Robust moving-blocker scatter correction for cone-beam computed tomography using multiple-view information

Scatter contamination is one of the main sources of decreasing the image quality in cone-beam computed tomography (CBCT). The moving blocker method is economic and effective for scatter correction (SC), which can simultaneously estimate scatter and reconstruct the complete volume within the field of view (FOV) from a single CBCT scan. However, at the regions with large intensity transition in the projection images along the axial blocker moving direction, the estimation of scatter signal from blocked regions in a single projection view can produce large error and cause significant artifacts in reconstructed images and null the usability of these regions.
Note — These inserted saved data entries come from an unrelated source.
File: src/rtl/servo_pkg.sv
package servo_pkg;

  typedef enum logic [1:0] {
    SEL_HOLD = 2'd0,
    SEL_MIN  = 2'd1,
    SEL_MID  = 2'd2,
    SEL_MAX  = 2'd3
  } preset_sel_e;

  // Active-low key pair to preset choice; bit 0 is the first key.
  function automatic preset_sel_e decode_keys(input logic [1:0] keys_n);
    case (keys_n)
      2'b00:   decode_keys = SEL_MIN;
      2'b10:   decode_keys = SEL_MID;
      2'b01:   decode_keys = SEL_MAX;
      default: decode_keys = SEL_HOLD;
    endcase
  endfunction

endpackage

File: src/rtl/servo_tick_gen.sv
module servo_tick_gen #(
  parameter int CLK_DIV = 1000
) (
  input  logic clk_i,
  input  logic rst_ni,
  output logic tick_o
);
  localparam int PW = (CLK_DIV > 1) ? $clog2(CLK_DIV) : 1;
  localparam logic [PW-1:0] LAST = PW'(CLK_DIV - 1);

  logic [PW-1:0] pre_q, pre_d;

  always_comb begin
    if (pre_q == LAST) pre_d = '0;
    else               pre_d = pre_q + 1'b1;
  end

  always_ff @(posedge clk_i or negedge rst_ni) begin
    if (!rst_ni) pre_q <= '0;
    else         pre_q <= pre_d;
  end

  assign tick_o = (pre_q == LAST);
endmodule
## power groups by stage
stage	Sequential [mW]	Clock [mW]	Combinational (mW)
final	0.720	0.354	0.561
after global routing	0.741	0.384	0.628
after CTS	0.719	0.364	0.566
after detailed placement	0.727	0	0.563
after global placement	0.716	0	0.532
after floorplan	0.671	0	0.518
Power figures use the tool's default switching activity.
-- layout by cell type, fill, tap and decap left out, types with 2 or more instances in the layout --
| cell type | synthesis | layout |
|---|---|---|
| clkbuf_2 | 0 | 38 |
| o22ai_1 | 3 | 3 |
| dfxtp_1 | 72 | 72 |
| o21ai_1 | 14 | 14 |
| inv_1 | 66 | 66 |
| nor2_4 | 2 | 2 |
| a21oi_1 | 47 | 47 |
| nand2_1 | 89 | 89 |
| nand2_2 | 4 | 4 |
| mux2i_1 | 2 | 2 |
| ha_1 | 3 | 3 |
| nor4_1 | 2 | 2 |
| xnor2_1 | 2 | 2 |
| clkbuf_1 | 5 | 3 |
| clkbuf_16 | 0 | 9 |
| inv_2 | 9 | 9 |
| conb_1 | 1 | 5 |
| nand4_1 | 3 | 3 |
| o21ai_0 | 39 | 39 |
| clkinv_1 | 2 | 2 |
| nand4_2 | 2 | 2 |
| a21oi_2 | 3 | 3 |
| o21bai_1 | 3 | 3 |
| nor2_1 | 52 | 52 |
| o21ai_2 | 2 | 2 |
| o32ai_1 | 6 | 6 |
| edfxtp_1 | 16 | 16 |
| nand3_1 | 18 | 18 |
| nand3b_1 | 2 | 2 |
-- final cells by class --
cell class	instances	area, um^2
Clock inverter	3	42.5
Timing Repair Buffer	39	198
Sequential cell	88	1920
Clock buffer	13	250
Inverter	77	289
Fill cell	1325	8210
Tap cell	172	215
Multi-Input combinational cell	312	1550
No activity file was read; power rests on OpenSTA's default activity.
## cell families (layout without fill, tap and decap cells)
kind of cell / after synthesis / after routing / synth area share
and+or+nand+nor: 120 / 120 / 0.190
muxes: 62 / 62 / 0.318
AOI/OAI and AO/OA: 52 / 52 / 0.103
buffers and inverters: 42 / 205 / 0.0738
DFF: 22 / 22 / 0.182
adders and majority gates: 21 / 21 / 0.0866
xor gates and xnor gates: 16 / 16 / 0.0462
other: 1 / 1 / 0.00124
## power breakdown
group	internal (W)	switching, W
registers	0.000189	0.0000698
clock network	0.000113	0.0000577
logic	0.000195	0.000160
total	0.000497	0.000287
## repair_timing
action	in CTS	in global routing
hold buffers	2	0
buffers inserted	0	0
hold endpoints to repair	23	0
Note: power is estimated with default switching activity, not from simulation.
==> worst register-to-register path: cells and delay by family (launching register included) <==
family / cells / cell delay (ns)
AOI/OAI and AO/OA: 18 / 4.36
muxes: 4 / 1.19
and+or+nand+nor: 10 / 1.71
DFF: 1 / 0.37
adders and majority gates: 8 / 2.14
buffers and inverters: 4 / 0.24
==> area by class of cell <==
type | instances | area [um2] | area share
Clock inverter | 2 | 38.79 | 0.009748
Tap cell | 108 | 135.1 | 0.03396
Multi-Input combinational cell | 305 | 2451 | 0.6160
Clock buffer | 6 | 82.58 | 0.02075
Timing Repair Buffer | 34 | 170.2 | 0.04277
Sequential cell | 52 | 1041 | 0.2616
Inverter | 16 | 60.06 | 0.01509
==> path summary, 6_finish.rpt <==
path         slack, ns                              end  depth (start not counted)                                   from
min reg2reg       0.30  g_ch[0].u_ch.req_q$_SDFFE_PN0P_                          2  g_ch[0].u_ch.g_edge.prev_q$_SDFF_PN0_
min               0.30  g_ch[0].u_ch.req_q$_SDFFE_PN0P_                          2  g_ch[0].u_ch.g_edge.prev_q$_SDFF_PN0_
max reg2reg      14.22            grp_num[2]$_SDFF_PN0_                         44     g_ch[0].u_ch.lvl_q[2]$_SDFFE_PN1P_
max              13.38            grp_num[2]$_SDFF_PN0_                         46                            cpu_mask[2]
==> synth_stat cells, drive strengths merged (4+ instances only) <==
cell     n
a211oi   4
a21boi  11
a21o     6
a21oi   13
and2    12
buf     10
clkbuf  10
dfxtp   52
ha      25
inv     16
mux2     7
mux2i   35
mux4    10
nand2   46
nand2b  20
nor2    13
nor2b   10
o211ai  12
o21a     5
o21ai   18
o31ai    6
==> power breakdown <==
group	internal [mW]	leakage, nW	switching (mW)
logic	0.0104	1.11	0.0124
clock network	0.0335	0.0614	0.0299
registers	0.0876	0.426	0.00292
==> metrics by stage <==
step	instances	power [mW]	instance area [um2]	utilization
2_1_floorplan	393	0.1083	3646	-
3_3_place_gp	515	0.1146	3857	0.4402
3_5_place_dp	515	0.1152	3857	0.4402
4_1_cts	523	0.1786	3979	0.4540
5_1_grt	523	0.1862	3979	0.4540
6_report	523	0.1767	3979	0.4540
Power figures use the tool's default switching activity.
### src/rtl/shoot_guard.sv
module shoot_guard #(
  parameter int NPH      = 3,
  parameter int SYNC_STG = 2,
  parameter int QUAL_CYC = 16,
  localparam int SW = 2 * NPH + 1
) (
  input  logic           clk,
  input  logic           rst_n,
  input  logic [NPH-1:0] cmd_hi_n,
  input  logic [NPH-1:0] cmd_lo_n,
  input  logic           cmd_brk_n,
  output logic [NPH-1:0] gate_hi,
  output logic [NPH-1:0] gate_lo,
  output logic           gate_brk,
  output logic           fault_n
);
  logic [SW-1:0]  sync_q;
  logic [NPH-1:0] hi_s, lo_s;
  logic           brk_s;
  logic [NPH-1:0] ph_latch, ph_trip, ph_clr;

  sg_sync #(.W(SW), .STAGES(SYNC_STG)) u_sync (
    .clk   (clk),
    .rst_n (rst_n),
    .d     ({cmd_brk_n, cmd_lo_n, cmd_hi_n}),
    .q     (sync_q)
  );

  assign hi_s  = sync_q[NPH-1:0];
  assign lo_s  = sync_q[2*NPH-1:NPH];
  assign brk_s = sync_q[SW-1];

  for (genvar i = 0; i < NPH; i++) begin : g_ph
    sg_phase #(.QUAL_CYC(QUAL_CYC)) u_ph (
      .clk     (clk),
      .rst_n   (rst_n),
      .hi_s    (hi_s[i]),
      .lo_s    (lo_s[i]),
      .gate_hi (gate_hi[i]),
      .gate_lo (gate_lo[i]),
      .latched (ph_latch[i]),
      .trip    (ph_trip[i]),
      .clr     (ph_clr[i])
    );
  end

  assign gate_brk = !brk_s;
  assign fault_n  = !(|ph_latch);
endmodule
Furthermore, blocker edge detection error can significantly deteriorate both primary signal and scatter signal estimation and lead to unacceptable reconstruction results. In this study, we propose to use the adjacent multi-view projection images to jointly estimate scatter signal more accurately. In return, the more accurately estimated scatter signal can be utilized to detect blocker edges more accurately for greatly improved robustness of moving-blocker based SC. The experimental results using a Catphan phantom and an anthropomorphic pelvis phantom CBCT data show that the new method can effectively suppress the estimation errors of scatter signal in the fast signal transition regions and is able to correct the blocker detection errors. This development will expand the utility of moving-blocker based SC for the target with sharp intensity changes in the projection images and provide the needed robustness for its clinical translation.